2010-05-01-induFriday we put on a partial hedge as an inept response to the present market.  We’ll probably get egg on our face and be proven impatient again.  But here is why.  As you see from the Indu chart here there is a broken short term trend line.  Now, in all likelihood this is the beginning of a sideways pattern and the thing for long term traders is just to sit and grin and bear it.  Always itchy we looked at 12 ETFs tha we follow on a regular basis and found not one buyable at this time and all of them with broken short term trendlines.  The nearest to buying was the IWM, the Russell 2000, and we wouldn’t even buy it at this point.  (We should have bought it long ago.)

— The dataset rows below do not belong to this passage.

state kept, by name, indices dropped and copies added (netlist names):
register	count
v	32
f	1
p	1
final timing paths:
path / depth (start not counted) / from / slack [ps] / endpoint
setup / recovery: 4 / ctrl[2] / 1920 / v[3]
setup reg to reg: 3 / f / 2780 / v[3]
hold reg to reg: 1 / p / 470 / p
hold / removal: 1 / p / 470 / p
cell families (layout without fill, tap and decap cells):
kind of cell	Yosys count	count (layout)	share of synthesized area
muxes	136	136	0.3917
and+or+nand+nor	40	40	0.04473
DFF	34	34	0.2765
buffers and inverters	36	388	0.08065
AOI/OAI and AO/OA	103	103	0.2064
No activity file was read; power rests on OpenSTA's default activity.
`src/hdl/ffha_pkg.sv`:
```
// Shared types and constants of the first-fit heap allocator.
// Used by ffha_cell, ffha_scan_node and first_fit_heap_allocator.
package ffha_pkg;

  localparam int unsigned DATA_W = 32;
  localparam int unsigned STAT_W = 3;

  localparam logic [STAT_W-1:0] STAT_OK       = 3'd0;
  localparam logic [STAT_W-1:0] STAT_BAD      = 3'd1;
  localparam logic [STAT_W-1:0] STAT_FULL     = 3'd2;
  localparam logic [STAT_W-1:0] STAT_NOFIT    = 3'd3;
  localparam logic [STAT_W-1:0] STAT_NOTFOUND = 3'd4;

  localparam logic OP_ALLOC = 1'b0;
  localparam logic OP_FREE  = 1'b1;

  localparam logic REG_HEAP_BASE  = 1'b0;
  localparam logic REG_HEAP_LIMIT = 1'b1;

  typedef enum logic [6:0] {
    ST_IDLE = 7'b0000001,
    ST_GAP  = 7'b0000010,
    ST_LEN  = 7'b0000100,
    ST_HIT  = 7'b0001000,
    ST_INIT = 7'b0010000,
    ST_SCAN = 7'b0100000,
    ST_DONE = 7'b1000000
  } state_t;

  typedef struct packed {
    logic cap_gap;
    logic cap_len;
    logic cap_hit;
    logic scan_init;
    logic scan_en;
    logic op_free;
  } ctrl_t;

endpackage

```
`src/hdl/ffha_cell.sv`:
```
// One table cell: holds an entry, computes the gap behind it and its hit flag.
// Shifts entries with its neighbors on insert and remove. Depends on ffha_pkg.
module ffha_cell #(
  parameter int unsigned IDX = 0,
  parameter int unsigned CW  = 9
) (
  input  logic                          clk,
  input  ffha_pkg::ctrl_t               ctrl,
  input  logic [CW-1:0]                 count,
  input  logic [ffha_pkg::DATA_W-1:0]   heap_limit,
  input  logic [ffha_pkg::DATA_W-1:0]   req,
  input  logic [ffha_pkg::DATA_W-1:0]   addr,
  input  logic [ffha_pkg::DATA_W-1:0]   next_base,
  input  logic                          ld,
  input  logic                          sh_up,
  input  logic                          sh_dn,
  input  logic [ffha_pkg::DATA_W-1:0]   new_base,
  input  logic [ffha_pkg::DATA_W-1:0]   left_base,
  input  logic [ffha_pkg::DATA_W-1:0]   left_size,
  input  logic [ffha_pkg::DATA_W-1:0]   right_base,
  input  logic [ffha_pkg::DATA_W-1:0]   right_size,
  output logic [ffha_pkg::DATA_W-1:0]   base,
  output logic [ffha_pkg::DATA_W-1:0]   size,
  output logic [ffha_pkg::DATA_W-1:0]   gap_start,
  output logic                          hit
);
  import ffha_pkg::*;

  logic [DATA_W-1:0] gap_len;
  logic [DATA_W-1:0] gap_end;
  logic              active;
  logic              is_last;

  assign active  = count > CW'(IDX);
  assign is_last = count == CW'(IDX + 1);
  assign gap_end = is_last ? heap_limit : next_base;

  always_ff @(posedge clk) begin
    if (ld) begin
      base <= new_base;
      size <= req;
    end else if (sh_up) begin
      base <= left_base;
      size <= left_size;
    end else if (sh_dn) begin
      base <= right_base;
      size <= right_size;
    end
    if (ctrl.cap_gap) begin
      gap_start <= base + size;
    end
    if (ctrl.cap_len) begin
      gap_len <= gap_end - gap_start;
    end
    if (ctrl.cap_hit) begin
      hit <= active & (ctrl.op_free ? (base == addr) : (gap_len > req));
    end
  end

endmodule

```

In fact we saw some of them looking like possible short candidates — FXI (China) EEB (BRIC) and MOO.  Some other ETFs we looked at we charted and posted on a link at the edwards-magee google group.

There is always a consequence to a broken trend line — either a downwave or a sidewave.  And the upwave we see ending with this break in the indices is unusually long — 53 days to April 23, and 4 days of sideways.  For perspective the impressive power wave off the bottom March 09 was 45 days on the first leg.  You will also see that the pattern we remarked on awhile back is manifesting itself again — then it was surge-drift-flush.  Now it is creep-drift-creep.  The present pattern has picked up the volatility, indicating that contrarian interests are shorting and selling.  This behavior sets up battlegrounds.  Good long term investors trading with the Magee Basing Points Procedure watch this with interest but do not participate.  Do as we say, not as we do.

As for GLD we have buy signals of which we are suspicious, but we bought some anyway.  Of course we have been long gold since forever, and just watched it spin in circles for sometime.  But it will have to clear the old highs before we believe it.  And what we believe is that the Treasury and world banks will naked short it to keep it from becoming an issue.  Until the dam breaks.

And, remember what our old mentor used to say, which we ignore on a regular basis:  Never be in a hurry to do something stupid.